## [Information supplied]
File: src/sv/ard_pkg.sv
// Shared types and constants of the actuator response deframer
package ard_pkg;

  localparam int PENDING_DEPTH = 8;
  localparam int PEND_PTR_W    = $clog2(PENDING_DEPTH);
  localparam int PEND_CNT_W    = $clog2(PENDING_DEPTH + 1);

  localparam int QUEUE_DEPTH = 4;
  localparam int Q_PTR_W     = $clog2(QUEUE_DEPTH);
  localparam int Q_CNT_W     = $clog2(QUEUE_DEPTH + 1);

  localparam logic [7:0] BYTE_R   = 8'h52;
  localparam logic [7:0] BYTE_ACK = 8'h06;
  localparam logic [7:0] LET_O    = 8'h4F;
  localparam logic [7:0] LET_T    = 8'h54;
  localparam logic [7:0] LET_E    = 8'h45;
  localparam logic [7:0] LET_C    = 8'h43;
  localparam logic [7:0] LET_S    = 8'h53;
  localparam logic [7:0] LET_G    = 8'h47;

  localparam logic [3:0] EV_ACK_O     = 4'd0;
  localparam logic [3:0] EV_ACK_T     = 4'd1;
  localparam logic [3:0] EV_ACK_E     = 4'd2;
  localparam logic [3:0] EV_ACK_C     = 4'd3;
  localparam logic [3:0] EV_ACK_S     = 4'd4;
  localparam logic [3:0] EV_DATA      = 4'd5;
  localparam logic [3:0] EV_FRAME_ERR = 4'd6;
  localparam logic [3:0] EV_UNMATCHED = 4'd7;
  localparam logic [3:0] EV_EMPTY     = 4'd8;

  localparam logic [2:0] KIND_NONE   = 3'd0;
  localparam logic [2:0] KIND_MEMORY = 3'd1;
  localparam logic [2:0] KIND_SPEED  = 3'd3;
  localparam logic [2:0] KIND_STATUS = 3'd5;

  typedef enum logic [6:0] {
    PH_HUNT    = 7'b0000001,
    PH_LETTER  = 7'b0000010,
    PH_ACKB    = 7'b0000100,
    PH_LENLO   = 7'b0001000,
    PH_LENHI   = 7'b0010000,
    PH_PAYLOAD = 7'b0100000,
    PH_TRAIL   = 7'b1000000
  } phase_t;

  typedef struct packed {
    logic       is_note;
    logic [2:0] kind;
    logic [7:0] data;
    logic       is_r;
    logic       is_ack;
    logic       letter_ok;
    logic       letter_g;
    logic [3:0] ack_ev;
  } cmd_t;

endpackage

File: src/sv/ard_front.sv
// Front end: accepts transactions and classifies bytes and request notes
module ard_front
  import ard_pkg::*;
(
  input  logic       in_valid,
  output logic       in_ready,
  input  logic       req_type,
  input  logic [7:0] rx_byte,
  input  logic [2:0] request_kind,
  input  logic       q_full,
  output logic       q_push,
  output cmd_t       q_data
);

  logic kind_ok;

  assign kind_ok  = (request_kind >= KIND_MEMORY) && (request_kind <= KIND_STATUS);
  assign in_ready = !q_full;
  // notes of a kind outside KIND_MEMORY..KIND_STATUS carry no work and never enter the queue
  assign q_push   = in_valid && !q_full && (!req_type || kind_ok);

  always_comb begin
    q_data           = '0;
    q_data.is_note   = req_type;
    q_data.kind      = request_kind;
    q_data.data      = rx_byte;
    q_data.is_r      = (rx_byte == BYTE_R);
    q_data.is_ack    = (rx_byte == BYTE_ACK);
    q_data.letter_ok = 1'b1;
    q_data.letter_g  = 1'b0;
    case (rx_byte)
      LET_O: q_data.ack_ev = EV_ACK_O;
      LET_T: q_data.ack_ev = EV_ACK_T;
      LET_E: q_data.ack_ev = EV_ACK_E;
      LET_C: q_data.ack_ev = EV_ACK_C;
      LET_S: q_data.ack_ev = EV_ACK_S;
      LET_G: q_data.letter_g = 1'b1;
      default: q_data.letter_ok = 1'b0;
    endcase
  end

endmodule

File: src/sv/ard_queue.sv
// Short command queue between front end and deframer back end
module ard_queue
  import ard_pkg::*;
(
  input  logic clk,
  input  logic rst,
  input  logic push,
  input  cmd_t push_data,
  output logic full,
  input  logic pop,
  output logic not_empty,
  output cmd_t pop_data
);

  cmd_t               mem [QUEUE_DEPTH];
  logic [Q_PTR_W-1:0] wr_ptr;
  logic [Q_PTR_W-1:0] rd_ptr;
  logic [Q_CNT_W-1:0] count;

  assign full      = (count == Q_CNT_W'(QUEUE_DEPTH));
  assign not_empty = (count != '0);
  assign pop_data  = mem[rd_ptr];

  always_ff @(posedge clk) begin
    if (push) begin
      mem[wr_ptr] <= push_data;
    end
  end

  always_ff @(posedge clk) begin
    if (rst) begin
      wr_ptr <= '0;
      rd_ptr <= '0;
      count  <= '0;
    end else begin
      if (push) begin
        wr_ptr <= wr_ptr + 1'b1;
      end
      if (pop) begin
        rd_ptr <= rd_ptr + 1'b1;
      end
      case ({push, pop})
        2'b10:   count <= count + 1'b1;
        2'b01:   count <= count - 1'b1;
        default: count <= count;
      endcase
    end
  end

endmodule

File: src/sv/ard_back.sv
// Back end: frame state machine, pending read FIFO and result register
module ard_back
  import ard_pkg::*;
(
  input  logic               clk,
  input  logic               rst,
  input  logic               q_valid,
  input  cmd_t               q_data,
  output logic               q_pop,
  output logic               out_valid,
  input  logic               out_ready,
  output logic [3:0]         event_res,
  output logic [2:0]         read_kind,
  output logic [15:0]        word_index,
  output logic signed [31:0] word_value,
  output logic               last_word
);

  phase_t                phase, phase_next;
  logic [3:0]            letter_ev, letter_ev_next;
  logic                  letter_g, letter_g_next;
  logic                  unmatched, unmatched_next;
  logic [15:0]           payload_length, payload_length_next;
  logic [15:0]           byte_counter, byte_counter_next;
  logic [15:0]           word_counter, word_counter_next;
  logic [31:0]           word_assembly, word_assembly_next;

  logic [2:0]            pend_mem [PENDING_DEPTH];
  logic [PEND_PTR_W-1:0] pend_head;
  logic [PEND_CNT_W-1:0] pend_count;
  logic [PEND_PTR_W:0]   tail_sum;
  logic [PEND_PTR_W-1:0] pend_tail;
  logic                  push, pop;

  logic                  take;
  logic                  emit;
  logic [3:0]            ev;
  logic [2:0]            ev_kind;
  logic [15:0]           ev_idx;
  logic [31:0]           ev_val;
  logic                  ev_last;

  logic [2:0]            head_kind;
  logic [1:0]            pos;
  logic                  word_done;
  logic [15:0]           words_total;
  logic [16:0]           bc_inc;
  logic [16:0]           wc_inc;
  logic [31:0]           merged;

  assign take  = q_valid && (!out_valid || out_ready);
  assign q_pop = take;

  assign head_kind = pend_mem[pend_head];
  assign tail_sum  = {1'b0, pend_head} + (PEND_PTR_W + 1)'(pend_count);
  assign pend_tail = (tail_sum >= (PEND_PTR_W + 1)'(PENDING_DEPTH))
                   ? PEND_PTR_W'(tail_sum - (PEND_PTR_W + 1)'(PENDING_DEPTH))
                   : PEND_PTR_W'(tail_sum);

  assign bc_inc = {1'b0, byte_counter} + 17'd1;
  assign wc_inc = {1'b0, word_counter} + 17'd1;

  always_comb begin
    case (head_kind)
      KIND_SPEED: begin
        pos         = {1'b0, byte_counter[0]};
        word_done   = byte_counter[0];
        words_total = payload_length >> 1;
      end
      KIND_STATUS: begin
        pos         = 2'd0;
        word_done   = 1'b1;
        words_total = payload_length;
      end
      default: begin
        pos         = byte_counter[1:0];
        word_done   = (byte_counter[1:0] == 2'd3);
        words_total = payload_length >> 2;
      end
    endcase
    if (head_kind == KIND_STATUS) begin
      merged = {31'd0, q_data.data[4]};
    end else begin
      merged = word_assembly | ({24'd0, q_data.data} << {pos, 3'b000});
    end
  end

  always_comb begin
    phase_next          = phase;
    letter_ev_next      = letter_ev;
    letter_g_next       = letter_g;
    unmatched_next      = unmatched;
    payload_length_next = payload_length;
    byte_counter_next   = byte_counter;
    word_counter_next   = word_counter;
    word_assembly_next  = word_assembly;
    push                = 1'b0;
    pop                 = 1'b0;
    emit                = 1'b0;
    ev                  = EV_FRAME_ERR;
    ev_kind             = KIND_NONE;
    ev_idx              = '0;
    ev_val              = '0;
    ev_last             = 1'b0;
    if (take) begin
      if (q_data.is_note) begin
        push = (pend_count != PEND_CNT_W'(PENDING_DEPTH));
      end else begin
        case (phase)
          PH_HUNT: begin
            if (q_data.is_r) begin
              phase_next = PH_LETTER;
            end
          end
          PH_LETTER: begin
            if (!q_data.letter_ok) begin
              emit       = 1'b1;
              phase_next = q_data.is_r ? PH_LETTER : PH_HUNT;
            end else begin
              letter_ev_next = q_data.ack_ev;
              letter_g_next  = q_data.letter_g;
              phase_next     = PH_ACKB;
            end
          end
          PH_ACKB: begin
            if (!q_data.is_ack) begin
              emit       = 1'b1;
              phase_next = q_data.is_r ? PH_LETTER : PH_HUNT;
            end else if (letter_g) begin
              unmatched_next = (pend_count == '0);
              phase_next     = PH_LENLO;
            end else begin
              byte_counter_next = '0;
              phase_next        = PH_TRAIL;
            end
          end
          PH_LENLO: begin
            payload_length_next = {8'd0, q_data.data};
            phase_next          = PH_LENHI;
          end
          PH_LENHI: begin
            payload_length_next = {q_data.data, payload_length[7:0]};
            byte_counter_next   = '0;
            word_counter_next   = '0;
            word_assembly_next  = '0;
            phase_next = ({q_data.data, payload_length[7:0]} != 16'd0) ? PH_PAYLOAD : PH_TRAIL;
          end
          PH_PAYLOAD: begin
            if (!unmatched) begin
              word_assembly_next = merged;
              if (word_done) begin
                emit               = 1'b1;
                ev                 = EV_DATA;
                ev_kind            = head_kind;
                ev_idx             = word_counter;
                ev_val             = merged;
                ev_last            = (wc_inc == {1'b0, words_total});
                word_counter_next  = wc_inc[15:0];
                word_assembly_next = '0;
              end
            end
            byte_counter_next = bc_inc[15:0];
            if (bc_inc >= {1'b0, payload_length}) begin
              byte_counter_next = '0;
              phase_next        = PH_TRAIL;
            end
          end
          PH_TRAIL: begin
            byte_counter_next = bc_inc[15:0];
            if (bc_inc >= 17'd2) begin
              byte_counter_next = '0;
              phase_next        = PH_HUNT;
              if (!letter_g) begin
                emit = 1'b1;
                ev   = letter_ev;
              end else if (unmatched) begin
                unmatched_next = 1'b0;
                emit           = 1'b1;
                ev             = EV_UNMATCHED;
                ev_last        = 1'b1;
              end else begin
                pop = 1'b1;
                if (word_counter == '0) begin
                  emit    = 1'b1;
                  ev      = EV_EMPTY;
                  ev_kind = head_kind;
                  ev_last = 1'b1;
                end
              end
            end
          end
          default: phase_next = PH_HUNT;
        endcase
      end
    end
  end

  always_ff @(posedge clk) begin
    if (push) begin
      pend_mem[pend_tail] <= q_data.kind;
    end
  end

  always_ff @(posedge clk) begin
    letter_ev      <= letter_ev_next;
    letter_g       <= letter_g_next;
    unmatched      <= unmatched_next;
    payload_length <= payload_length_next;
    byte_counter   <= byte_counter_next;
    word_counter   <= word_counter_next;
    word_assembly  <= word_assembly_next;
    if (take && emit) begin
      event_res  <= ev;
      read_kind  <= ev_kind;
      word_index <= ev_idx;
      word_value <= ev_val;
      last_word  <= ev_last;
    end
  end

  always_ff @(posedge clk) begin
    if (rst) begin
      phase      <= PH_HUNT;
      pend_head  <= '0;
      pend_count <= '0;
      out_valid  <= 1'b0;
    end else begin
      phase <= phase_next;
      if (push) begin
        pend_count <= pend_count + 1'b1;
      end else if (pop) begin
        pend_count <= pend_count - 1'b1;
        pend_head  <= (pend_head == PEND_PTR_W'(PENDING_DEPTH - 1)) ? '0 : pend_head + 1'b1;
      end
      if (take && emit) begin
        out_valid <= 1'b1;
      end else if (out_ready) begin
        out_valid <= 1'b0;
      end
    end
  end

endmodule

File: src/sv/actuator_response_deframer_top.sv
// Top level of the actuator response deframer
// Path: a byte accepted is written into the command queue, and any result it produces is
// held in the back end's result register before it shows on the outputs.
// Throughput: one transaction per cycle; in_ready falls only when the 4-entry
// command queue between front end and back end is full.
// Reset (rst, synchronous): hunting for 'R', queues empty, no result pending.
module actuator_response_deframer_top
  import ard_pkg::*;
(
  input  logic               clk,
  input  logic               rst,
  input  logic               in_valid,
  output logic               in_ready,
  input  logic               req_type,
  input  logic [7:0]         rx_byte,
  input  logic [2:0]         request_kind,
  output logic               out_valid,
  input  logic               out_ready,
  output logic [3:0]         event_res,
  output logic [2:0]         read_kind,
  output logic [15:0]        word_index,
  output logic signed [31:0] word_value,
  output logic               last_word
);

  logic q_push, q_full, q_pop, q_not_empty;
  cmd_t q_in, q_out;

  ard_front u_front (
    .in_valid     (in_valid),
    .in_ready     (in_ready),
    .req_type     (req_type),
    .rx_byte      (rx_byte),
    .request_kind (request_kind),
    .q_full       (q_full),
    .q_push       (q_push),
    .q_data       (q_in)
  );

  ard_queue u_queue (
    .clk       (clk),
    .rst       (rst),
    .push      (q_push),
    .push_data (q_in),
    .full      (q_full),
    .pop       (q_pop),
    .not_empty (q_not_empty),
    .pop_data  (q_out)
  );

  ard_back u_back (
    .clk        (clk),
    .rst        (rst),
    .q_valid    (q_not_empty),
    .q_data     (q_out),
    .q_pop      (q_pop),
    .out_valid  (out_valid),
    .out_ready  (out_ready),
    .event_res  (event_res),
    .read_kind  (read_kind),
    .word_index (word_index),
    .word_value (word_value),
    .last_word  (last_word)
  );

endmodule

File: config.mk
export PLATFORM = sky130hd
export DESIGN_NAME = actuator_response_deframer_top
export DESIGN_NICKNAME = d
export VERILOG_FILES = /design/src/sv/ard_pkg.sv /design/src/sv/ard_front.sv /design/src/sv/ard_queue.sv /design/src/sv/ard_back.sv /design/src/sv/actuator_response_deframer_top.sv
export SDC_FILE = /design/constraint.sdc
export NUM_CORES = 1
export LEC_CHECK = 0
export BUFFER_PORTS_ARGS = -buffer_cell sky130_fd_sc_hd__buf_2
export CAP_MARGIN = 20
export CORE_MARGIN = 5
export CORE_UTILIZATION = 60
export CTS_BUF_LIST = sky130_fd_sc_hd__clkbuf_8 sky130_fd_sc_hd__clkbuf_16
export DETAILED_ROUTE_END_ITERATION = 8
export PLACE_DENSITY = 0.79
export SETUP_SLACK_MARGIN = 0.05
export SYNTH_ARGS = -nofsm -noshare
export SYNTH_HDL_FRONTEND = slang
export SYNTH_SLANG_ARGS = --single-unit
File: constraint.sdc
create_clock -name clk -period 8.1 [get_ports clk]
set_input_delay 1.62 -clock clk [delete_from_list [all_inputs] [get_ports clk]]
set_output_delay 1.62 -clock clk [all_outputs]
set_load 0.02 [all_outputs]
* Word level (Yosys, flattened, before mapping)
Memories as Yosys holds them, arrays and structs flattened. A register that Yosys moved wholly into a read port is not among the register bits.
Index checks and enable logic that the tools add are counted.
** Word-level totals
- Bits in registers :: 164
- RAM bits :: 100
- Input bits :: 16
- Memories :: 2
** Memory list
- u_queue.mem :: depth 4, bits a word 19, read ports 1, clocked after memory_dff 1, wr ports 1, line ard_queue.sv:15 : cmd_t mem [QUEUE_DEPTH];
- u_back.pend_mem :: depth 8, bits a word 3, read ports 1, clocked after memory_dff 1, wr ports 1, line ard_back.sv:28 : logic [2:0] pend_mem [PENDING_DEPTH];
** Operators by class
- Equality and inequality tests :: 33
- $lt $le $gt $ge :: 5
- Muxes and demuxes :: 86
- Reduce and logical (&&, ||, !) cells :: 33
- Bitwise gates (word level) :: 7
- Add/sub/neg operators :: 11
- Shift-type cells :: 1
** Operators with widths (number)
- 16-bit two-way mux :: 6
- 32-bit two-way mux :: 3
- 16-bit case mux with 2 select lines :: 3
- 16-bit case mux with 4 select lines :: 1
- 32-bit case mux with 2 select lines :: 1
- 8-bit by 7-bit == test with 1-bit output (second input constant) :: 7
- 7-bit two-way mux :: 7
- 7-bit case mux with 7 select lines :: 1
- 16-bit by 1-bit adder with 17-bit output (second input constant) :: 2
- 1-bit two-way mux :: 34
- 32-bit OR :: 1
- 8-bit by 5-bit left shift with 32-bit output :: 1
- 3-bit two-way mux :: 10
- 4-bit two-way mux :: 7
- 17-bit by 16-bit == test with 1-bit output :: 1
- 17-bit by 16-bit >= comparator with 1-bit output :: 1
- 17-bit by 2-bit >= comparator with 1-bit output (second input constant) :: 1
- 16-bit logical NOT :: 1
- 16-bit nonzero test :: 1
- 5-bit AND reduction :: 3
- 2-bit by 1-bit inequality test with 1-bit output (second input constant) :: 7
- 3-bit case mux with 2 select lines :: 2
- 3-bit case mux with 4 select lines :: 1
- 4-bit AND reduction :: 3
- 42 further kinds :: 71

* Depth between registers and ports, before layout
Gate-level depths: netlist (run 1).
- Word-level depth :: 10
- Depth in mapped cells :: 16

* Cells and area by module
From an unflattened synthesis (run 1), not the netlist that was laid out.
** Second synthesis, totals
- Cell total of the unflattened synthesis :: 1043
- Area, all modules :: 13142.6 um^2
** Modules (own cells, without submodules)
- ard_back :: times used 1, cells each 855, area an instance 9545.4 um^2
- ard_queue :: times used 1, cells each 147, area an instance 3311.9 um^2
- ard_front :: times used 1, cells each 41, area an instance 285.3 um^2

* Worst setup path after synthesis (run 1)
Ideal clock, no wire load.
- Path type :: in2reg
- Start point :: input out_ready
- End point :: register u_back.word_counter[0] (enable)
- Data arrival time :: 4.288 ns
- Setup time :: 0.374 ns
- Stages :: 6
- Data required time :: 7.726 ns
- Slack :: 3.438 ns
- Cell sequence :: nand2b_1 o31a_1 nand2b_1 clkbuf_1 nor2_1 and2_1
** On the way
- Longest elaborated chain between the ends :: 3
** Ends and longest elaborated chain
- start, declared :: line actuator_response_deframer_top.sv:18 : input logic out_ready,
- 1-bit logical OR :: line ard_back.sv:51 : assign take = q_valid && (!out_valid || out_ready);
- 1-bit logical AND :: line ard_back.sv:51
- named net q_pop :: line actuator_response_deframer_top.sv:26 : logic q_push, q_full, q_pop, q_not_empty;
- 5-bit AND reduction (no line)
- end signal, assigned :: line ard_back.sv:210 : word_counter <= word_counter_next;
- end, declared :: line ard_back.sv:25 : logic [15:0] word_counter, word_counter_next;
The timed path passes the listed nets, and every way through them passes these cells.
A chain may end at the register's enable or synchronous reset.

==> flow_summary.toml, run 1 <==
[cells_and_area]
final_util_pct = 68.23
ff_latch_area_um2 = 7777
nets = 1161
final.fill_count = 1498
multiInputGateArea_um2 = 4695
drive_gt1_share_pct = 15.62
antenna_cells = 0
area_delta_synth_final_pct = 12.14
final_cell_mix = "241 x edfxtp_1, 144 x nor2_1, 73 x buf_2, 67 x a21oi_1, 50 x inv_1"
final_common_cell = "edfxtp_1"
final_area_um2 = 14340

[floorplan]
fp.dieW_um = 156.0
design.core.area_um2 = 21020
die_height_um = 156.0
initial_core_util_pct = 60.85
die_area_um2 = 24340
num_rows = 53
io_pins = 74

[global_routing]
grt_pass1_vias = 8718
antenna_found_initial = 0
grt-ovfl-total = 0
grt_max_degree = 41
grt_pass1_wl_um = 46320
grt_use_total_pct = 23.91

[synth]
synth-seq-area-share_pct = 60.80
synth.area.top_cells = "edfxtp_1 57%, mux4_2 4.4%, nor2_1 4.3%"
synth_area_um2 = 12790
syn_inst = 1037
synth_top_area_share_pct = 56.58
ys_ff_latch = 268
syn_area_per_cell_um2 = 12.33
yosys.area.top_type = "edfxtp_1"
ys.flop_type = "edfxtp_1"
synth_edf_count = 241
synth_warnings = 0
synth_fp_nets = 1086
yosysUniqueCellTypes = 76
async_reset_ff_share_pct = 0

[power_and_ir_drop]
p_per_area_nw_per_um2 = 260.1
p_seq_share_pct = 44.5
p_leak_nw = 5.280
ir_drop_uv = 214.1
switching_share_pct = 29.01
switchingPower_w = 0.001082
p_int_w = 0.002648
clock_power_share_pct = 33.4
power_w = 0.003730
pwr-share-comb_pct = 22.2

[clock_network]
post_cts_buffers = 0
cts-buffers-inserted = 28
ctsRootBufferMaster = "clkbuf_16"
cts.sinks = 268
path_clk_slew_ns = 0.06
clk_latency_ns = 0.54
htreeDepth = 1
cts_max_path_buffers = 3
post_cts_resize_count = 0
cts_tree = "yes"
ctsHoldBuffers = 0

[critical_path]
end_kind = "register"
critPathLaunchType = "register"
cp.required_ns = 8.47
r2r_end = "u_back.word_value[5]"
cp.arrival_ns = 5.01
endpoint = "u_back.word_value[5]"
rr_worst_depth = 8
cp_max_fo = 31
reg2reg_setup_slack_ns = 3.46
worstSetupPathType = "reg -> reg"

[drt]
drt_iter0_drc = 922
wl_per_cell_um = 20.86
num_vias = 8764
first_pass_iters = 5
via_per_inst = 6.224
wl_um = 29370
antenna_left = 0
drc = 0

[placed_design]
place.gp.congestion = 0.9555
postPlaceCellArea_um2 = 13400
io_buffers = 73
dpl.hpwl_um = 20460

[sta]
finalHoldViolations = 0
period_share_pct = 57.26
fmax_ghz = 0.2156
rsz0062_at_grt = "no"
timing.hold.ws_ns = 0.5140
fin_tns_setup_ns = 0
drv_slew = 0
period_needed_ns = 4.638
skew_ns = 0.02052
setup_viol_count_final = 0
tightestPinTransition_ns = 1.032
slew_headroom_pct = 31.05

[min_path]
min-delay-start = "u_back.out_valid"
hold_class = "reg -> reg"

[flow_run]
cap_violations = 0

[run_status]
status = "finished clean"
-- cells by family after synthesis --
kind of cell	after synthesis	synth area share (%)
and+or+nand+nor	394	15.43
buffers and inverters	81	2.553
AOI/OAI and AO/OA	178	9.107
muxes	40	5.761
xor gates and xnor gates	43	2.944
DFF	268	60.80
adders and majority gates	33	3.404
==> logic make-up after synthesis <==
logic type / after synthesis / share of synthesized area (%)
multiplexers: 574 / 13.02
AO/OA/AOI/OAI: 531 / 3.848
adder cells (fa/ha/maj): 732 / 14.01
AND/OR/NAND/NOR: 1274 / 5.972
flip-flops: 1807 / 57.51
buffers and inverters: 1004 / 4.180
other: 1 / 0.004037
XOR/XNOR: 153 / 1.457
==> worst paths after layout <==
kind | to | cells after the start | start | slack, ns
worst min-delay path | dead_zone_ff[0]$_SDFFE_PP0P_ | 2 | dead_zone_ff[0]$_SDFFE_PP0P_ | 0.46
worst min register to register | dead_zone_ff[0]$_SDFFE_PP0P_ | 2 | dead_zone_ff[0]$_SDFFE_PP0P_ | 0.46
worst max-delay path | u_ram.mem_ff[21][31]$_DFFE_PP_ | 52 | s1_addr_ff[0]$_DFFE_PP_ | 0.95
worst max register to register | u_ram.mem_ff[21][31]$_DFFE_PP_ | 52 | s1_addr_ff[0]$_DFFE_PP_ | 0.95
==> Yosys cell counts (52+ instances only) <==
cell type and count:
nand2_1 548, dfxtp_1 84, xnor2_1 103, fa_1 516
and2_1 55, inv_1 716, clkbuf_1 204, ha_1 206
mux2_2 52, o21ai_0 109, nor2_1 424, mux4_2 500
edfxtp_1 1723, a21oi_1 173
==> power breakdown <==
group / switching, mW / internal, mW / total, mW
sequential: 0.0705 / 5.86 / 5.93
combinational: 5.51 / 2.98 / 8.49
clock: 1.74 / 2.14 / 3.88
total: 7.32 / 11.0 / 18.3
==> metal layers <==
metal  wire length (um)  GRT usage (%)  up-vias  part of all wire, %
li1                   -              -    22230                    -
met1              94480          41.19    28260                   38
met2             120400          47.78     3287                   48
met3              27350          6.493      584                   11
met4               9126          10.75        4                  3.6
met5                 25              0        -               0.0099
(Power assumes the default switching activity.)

## [Exercise objective]
Note every line in the material with "each" and copy it.

## [Written response]
- ard_back :: times used 1, cells each 855, area an instance 9545.4 um^2
- ard_queue :: times used 1, cells each 147, area an instance 3311.9 um^2
- ard_front :: times used 1, cells each 41, area an instance 285.3 um^2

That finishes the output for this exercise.